Otto Guttersen-a man who didn’t feel kindly toward assholes or excuses. It was true. What had happened happened.
Will was on his back, hands, legs and mouth taped once again, in the darkness of what his nose told him was a horse trailer or possibly a stall, although a trailer created a distinctive echoing effect when there was a noise outside.
Yeah, a horse trailer most likely. A big one, fairly new.
Fresh paint, a recent grease job. He could smell that, too.
Over the last few hours, there had been some noise. Sound of vehicles coming and going, the mumble of distant conversations. But nothing close, until Will heard what might have been the panting of a dog as it sniffed around, taking his time, acting important, the way dogs do before choosing a tire to piss on. The boy had tried to make some noise of his own, inchworming over the floor, until a distant whistle called the dog away.
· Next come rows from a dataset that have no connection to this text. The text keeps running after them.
===== config.mk =====
export PLATFORM = sky130hd
export DESIGN_NAME = power_button_wake_controller
export DESIGN_NICKNAME = d
export VERILOG_FILES = /design/src/verilog/pwr_pkg.sv /design/src/verilog/press_if.sv /design/src/verilog/press_timer.sv /design/src/verilog/power_button_wake_controller.sv
export VERILOG_INCLUDE_DIRS = /design/src /design/src/verilog
export SDC_FILE = /design/constraint.sdc
export NUM_CORES = 1
export LEC_CHECK = 0
export ABC_AREA = 1
export ABC_CLOCK_PERIOD_IN_PS = 1500
export BUFFER_PORTS_ARGS = -buffer_cell sky130_fd_sc_hd__buf_2
export CAP_MARGIN = 20
export CORE_MARGIN = 2
export CORE_UTILIZATION = 40
export CTS_BUF_LIST = sky130_fd_sc_hd__clkbuf_4 sky130_fd_sc_hd__clkbuf_8
export DETAILED_ROUTE_END_ITERATION = 16
export GPL_ROUTABILITY_DRIVEN = 0
export GPL_TIMING_DRIVEN = 0
export HOLD_SLACK_MARGIN = 0.03
export PLACE_DENSITY = 0.61
export SLEW_MARGIN = 0
export SYNTH_ARGS = -nofsm -noshare
export SYNTH_HDL_FRONTEND = slang
export SYNTH_SLANG_ARGS = --single-unit

===== constraint.sdc =====
create_clock -name CORE_CLK -period 1.5 [get_ports CORE_CLK]
set_input_delay 0.075 -clock CORE_CLK [delete_from_list [all_inputs] [get_ports CORE_CLK]]
set_output_delay 0.075 -clock CORE_CLK [all_outputs]
set_load 0.005 [all_outputs]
The only other noise he heard was every hour or so when Buffalo-head returned to make sure Will wasn’t chewing himself free again. The man walked like Frankenstein in the movies, his feet slow and heavy. He would crack the door, shine a flashlight, then hurry away. The Cuban was afraid of him, that was obvious, never spoke a word.
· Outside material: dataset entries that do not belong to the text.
--- config.mk ---
export PLATFORM = sky130hd
export DESIGN_NAME = iso_split_txn_sequencer
export DESIGN_NICKNAME = d
export VERILOG_FILES = /design/src/iso_split_pkg.sv /design/src/uframe_timer.sv /design/src/irq_threshold.sv /design/src/iso_split_txn_sequencer.sv
export SDC_FILE = /design/constraint.sdc
export NUM_CORES = 1
export LEC_CHECK = 0
export BUFFER_PORTS_ARGS = -buffer_cell sky130_fd_sc_hd__buf_2
export CORE_AREA = 2 2 198 200
export CTS_CLUSTER_DIAMETER = 60
export CTS_CLUSTER_SIZE = 8
export DETAILED_ROUTE_END_ITERATION = 16
export DIE_AREA = 0 0 200 202
export PLACE_DENSITY = 0.79
export SETUP_SLACK_MARGIN = 0.4
export SLEW_MARGIN = 10
export SYNTH_ARGS = -nofsm -noshare
export SYNTH_HDL_FRONTEND = slang
export SYNTH_SLANG_ARGS = --single-unit
--- constraint.sdc ---
create_clock -name pclk -period 5.6 [get_ports pclk]
set_input_delay 0.84 -clock pclk [delete_from_list [all_inputs] [get_ports pclk]]
set_output_delay 0.84 -clock pclk [all_outputs]
set_load 0.01 [all_outputs]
Will liked that. But during the hours of darkness, even the satisfaction of scaring the hell out of Buffalo-head grew boring, so he spent most of his time replaying his escape attempt.
It came back so clearly, it was like there was a movie screen behind Will’s eyes, but the movie didn’t play beyond that instant when he heard the whap of the first gunshot and then later felt Cazzio’s muscles spasm rock-hard as the horse struggled to run, shuddering as if jolted by electricity.
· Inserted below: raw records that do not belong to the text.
<file path="config.mk">
export PLATFORM = sky130hd
export DESIGN_NAME = quick_stop_reaction_selector
export DESIGN_NICKNAME = d
export VERILOG_FILES = /design/src/design/qs_pkg.sv /design/src/design/quick_stop_reaction_selector.sv
export SDC_FILE = /design/constraint.sdc
export NUM_CORES = 1
export LEC_CHECK = 0
export ABC_CLOCK_PERIOD_IN_PS = 4800
export BUFFER_PORTS_ARGS = -buffer_cell sky130_fd_sc_hd__buf_4
export CORE_AREA = 2 2 148 150
export CTS_CLUSTER_SIZE = 10
export DETAILED_ROUTE_END_ITERATION = 6
export DIE_AREA = 0 0 150 152
export GPL_ROUTABILITY_DRIVEN = 0
export PLACE_DENSITY = 0.71
export SLEW_MARGIN = 20
export SYNTH_ARGS = -nofsm -noshare
export SYNTH_HDL_FRONTEND = slang
export SYNTH_SLANG_ARGS = --single-unit
export TNS_END_PERCENT = 5
</file>
<file path="constraint.sdc">
create_clock -name pclk -period 4.8 [get_ports pclk]
set_clock_uncertainty 0.1 [all_clocks]
set_input_delay 0.96 -clock pclk [delete_from_list [all_inputs] [get_ports pclk]]
set_output_delay 0.96 -clock pclk [all_outputs]
set_load 0.005 [all_outputs]
</file>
Up to that frame of the movie, though, Will’s memory could review it all scene by scene, seeing himself, seeing the horse, and the Cubans, too, as if a camera was mounted above them on tracks. Will knew how TV westerns were filmed-he and Old Man Guttersen had watched a documentary on the great director John Ford-so he could imagine the camera placement if he wanted to.
He wanted to. What had happened happened, but that didn’t mean Will couldn’t change a few scenes here and there. It made events more tolerable because if they had been filmed for a movie, it was all pretend. Something he could do over until he got it right, replaying scenes, editing, cutting, muting sounds he didn’t want to hear. A horse’s scream, a whinny that bubbled from Cazzio’s chest-just one of the sounds he never wanted to hear again.
Pretending there was a camera made it bearable, so that’s what he did.
Will’s favorite scene: He was back in Cazzio’s stall, mounted on the horse, holding the syringe-tipped spear. He could watch his own silhouette, as he cut a handful of hair, tied some to the spear and knotted the rest into the horse’s mane.
It brought the feeling back: a warrior sensation. Powerful… real, not like the drunks playing Indian back on the Rez. Will clung to that feeling. Wanted to hold on to it.
Why not? Gives me something good to think about until they bury me
… or I get another chance to escape.
Maybe he would. Will had been chewing at the tape and now almost had his hands free. Buffalo-head didn’t have the nerve to take a close look.